La reconnaissance faciale pourra remplacer les passeports pour embarquer dans l’Eurostar côté anglais et fluidifier ainsi les points de passage. Mais la collecte de données biométriques ne fait pas l’unanimité.
Eurostar va déployer les outils de reconnaissance faciale de la société iProov pour que les passagers de l’Eurostar puissent s’enregistrer et embarquer sans montrer leur passeport.
D’ici mars 2021, les voyageurs de la gare de St Pancras à Londres pourront ainsi emprunter un « couloir biométrique », entièrement sans contact, et équipé de caméras, pour ne plus avoir à présenter de pièce d’identité officielle. Aujourd’hui à Londres ou Paris Gare du Nord, des machines utilisent déjà la vidéo, mais elles ont besoin du passeport biométrique du passager pour vérifier l’identité.
A l’inverse, avec cette nouvelle méthode, les passagers pourront choisir de certifier leur identité en amont, en uploadant un selfie et une photo de leur passeport, après quoi ils recevront un message confirmant que leur pièce d’identité a été « sécurisée ».
iProov traitera les images des visages afin de garantir l’identité et la « présence réelle » du passager. Il vérifiera que l’utilisateur est bien une personne physique et non une photo, une vidéo, un masque ou un faux.
Débat
Le système, soutenu par le gouvernement britannique, est destiné à accélérer l’embarquement, à réduire les files d’attente et à éliminer les contacts physiques, le tout dans un contexte de crise du Covid-19.
Les associations de défense de la vie privée mettent néanmoins en doute la nécessité de recourir à cette méthode alors que les voyageurs utilisent déjà les technologies sans contact.
Ilia SiatitsaPrivacy International
Andrew Bud, fondateur et PDG d’iProov, qualifie le projet de « première mondiale » (même si SITA, par exemple, propose le même type de service pour l’embarquement dans les avions). Il estime qu’il s’agit d’une réponse pertinente pour atteindre l’objectif fixé initialement, à savoir « réduire les congestions et fluidifier les flux de passagers ». Pour lui, la reconnaissance faciale va contribuer à « protéger les gens dans un monde de pandémie grâce à la distanciation sociale et à l’interaction sans contact ».

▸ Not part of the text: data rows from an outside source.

What follows belongs to an exercise in optimizing a design on an open flow for small area and few clock cycles; a production flow would make more cautious choices. Function was checked by simulation only, so behaviour that the tests miss may differ from the original. The flow treats the clock pin as an ideal source, which a real chip does not have.

==> module icap_controller, before the edit <==
module icap_controller
	(
		ACLK,
		ARESETN,
		S_AXIS_TREADY,
		S_AXIS_TDATA,
		S_AXIS_TLAST,
		S_AXIS_TVALID,
		ICAP_CE_N,
		ICAP_I
	);
	input                                     ACLK;
	input                                     ARESETN;
	output                                    S_AXIS_TREADY;
	input      [255 : 0]                      S_AXIS_TDATA;
	input                                     S_AXIS_TLAST;
	input                                     S_AXIS_TVALID;
	output                                    ICAP_CE_N;
	output     [31 : 0]                       ICAP_I;
	localparam N = 13;		 
	localparam W = 257;		 
	reg  [W*N-1:0]   d;		 
	reg  [224:0]     hd;		 
	reg  [N-1:0]     v;		 
	reg              hv, hvn;	 
	reg  [2:0]       cnt;		 
	reg  [N-2:0]     ldn;		 
	reg              s_in, s_prev, s_self;	 
	wire [N-1:0] ld;		 
	assign ld[N-1] = ~v[N-1] | ~hv;
	genvar s;
	generate
		for (s = 0; s < N - 1; s = s + 1) begin : ldc
			assign ld[s] = ~v[s] | ld[s+1];
		end
	endgenerate
	wire acc = S_AXIS_TVALID & ld[0];
	wire [N-1:0] v_next;
	assign v_next[0] = ld[0] ? (acc & ~s_in) : v[0];
	generate
		for (s = 1; s < N - 1; s = s + 1) begin : vn
			assign v_next[s] = ld[s] ? v[s-1] : v[s];
		end
	endgenerate
	assign v_next[N-1] = s_self ? v[N-1] : (s_in ? acc : v[N-2]);
	wire hv_next = hv ? (cnt != 3'd6) : v[N-1];
	wire [N:0] r;			 
	assign r[N]   = ~hv_next;
	assign r[N-1] = ~v_next[N-1] | ~hv_next;
	generate
		for (s = 0; s < N - 1; s = s + 1) begin : rn
			assign r[s] = ~v_next[s] | r[s+1];
		end
	endgenerate
	wire e_next = ~|v_next[N-2:0];
	always @(posedge ACLK or negedge ARESETN)
		if (!ARESETN) begin
			v      <= {N{1'b0}};
			hv     <= 1'b0;
			hvn    <= 1'b1;
			ldn    <= {(N-1){1'b0}};
			s_in   <= 1'b1;
			s_prev <= 1'b0;
			s_self <= 1'b0;
		end else begin
			v      <= v_next;
			hv     <= hv_next;
			hvn    <= ~hv_next;
			ldn    <= ~r[N-2:0];
			s_in   <= r[N-1] & e_next;
			s_prev <= r[N-1] & ~e_next;
			s_self <= ~r[N-1];
		end
	wire [W-1:0] in_m = {1'b0, S_AXIS_TDATA};
	always @(posedge ACLK) begin
		d[0 +: W] <= ~((in_m | {W{ldn[0]}}) & (d[0 +: W] | {W{ld[0]}}));
	end
	generate
		for (s = 1; s < N - 1; s = s + 1) begin : st
			always @(posedge ACLK)
				d[s*W +: W] <= ~((d[(s-1)*W +: W] | {W{ldn[s]}}) & (d[s*W +: W] | {W{ld[s]}}));
		end
	endgenerate
	always @(posedge ACLK) begin
		d[(N-1)*W +: W] <= ~((in_m & {W{s_in}}) | (d[(N-2)*W +: W] & {W{s_prev}})
		                     | (d[(N-1)*W +: W] & {W{s_self}}));
		hd[191:0] <= ~((d[(N-1)*W + 32 +: 192] | {192{hv}}) & (hd[223:32] | {192{hvn}}));
		hd[223:192] <= ~d[(N-1)*W + 224 +: 32];
		hd[224] <= ~((d[(N-1)*W + 256] | hv) & (hd[224] | hvn));
		cnt <= hv ? cnt + 3'd1 : 3'd0;
	end
	wire [W-1:0] last = d[(N-1)*W +: W];
	wire [31:0] icap = ~((last[31:0] | {32{hv}}) & (hd[31:0] | {32{hvn}}));
	wire pol = ~((last[W-1] | hv) & (hd[224] | hvn));
	assign S_AXIS_TREADY = ld[0];
	assign ICAP_CE_N = ~(hv | v[N-1]);
	assign ICAP_I = icap ^ {32{pol}};
endmodule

Pour la responsable juridique de Privacy International, Ilia Siatitsa, ces « technologies intrusives » soulèvent au contraire des questions d’éthique et de protection des données. « La biométrie est une catégorie de données très sensible. Nous ne pouvons pas modifier nos caractéristiques faciales, nos empreintes digitales ou notre ADN ».
Toujours selon elle, ces technologies lorsqu’elles sont utilisées par la police et les entreprises privées peuvent avoir des « implications cataclysmiques » (« seismic impact ») dans la surveillance potentielle des individus. « Avec la reconnaissance faciale, le niveau d’intrusion est si élevé que la légalité même [du projet avec iProov] devrait être remise en cause ».
Selon Ilia Siatitsa, les voyages et le traitement des documents d’identité seraient déjà pratiquement sans contact. « Vous arrivez, vous scannez votre billet, vous passez le contrôle de sécurité », avance-t-elle. « Il est difficile de voir en quoi la reconnaissance faciale se justifie quand le processus en place est déjà aussi efficace ».
Andrew BudiProov
Andrew Bud réplique que dans le système actuel il faut « se dépatouiller avec des bouts de papier et des codes-barres ». Pour lui, au contraire, la reconnaissance faciale sera un ajout sûr et bénéfique à la vie publique. « Le citoyen sait que son visage doit être vérifié, il y consent et en tire un avantage personnel », conclut-il.
Le directeur de la stratégie d’Eurostar, Gareth Williams, estime pour sa part que la suppression du passeport grâce à la biométrie « améliorera l’expérience passagers » et « illustrera concrètement la manière dont l’innovation peut profiter aux secteurs du train et du transport international ».
Cette initiative fait partie d’un concours doté de 9,4 millions de livres sterling financé par le Ministère des Transports britannique pour faire progresser le ferroviaire et faciliter les voyages « sans contact ». Mercredi, le ministère a promis à iProov une subvention de 388 000 livres sterling pour finaliser le développement du projet.